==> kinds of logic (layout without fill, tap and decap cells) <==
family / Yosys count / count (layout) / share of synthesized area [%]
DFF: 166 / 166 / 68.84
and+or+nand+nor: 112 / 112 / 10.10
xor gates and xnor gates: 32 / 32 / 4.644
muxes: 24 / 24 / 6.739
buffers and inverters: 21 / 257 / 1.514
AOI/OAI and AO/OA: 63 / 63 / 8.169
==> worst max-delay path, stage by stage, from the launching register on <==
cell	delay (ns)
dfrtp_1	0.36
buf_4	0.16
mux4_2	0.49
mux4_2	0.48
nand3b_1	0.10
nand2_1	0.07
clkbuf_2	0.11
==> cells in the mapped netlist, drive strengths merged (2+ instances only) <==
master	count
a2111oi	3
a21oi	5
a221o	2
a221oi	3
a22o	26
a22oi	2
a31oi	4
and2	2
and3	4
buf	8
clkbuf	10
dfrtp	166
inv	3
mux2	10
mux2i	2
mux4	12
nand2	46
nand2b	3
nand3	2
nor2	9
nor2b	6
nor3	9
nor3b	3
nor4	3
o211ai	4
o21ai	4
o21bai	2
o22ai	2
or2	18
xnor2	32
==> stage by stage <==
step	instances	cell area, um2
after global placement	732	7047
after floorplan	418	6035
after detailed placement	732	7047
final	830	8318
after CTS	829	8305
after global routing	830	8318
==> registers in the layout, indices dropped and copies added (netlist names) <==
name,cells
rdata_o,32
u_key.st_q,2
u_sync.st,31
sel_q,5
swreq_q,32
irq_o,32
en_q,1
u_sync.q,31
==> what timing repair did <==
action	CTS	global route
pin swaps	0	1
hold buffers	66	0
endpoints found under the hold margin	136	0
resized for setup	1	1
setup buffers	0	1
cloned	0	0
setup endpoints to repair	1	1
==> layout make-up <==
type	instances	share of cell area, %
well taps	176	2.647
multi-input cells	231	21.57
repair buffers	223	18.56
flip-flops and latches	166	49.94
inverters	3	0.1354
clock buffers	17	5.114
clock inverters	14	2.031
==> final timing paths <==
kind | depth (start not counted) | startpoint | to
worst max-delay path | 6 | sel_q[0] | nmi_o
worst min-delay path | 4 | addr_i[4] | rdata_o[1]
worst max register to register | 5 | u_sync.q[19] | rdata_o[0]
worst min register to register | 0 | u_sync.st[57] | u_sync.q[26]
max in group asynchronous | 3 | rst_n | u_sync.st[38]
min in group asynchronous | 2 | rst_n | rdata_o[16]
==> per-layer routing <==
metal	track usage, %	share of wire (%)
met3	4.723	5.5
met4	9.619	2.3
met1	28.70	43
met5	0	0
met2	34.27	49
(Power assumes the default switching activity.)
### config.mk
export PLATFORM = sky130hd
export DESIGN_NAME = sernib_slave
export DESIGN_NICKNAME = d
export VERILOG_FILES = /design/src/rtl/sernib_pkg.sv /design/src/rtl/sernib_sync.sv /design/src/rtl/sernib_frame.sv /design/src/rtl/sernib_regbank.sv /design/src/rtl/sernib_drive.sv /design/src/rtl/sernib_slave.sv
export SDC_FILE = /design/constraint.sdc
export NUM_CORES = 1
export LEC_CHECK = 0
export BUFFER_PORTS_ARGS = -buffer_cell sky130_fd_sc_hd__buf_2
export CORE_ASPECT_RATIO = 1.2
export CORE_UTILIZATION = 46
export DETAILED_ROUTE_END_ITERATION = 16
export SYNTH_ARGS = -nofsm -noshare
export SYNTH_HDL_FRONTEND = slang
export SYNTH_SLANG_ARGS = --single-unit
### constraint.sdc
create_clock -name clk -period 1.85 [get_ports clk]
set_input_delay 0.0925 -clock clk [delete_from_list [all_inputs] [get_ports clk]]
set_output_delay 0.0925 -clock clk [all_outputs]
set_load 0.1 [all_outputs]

__________________________________________________

What is expected: Using the records above, copy word for word the line with "what timing repair", the line with "max in group", and every line between them.

Reply:
==> what timing repair did <==
action	CTS	global route
pin swaps	0	1
hold buffers	66	0
endpoints found under the hold margin	136	0
resized for setup	1	1
setup buffers	0	1
cloned	0	0
setup endpoints to repair	1	1
==> layout make-up <==
type	instances	share of cell area, %
well taps	176	2.647
multi-input cells	231	21.57
repair buffers	223	18.56
flip-flops and latches	166	49.94
inverters	3	0.1354
clock buffers	17	5.114
clock inverters	14	2.031
==> final timing paths <==
kind | depth (start not counted) | startpoint | to
worst max-delay path | 6 | sel_q[0] | nmi_o
worst min-delay path | 4 | addr_i[4] | rdata_o[1]
worst max register to register | 5 | u_sync.q[19] | rdata_o[0]
worst min register to register | 0 | u_sync.st[57] | u_sync.q[26]
max in group asynchronous | 3 | rst_n | u_sync.st[38]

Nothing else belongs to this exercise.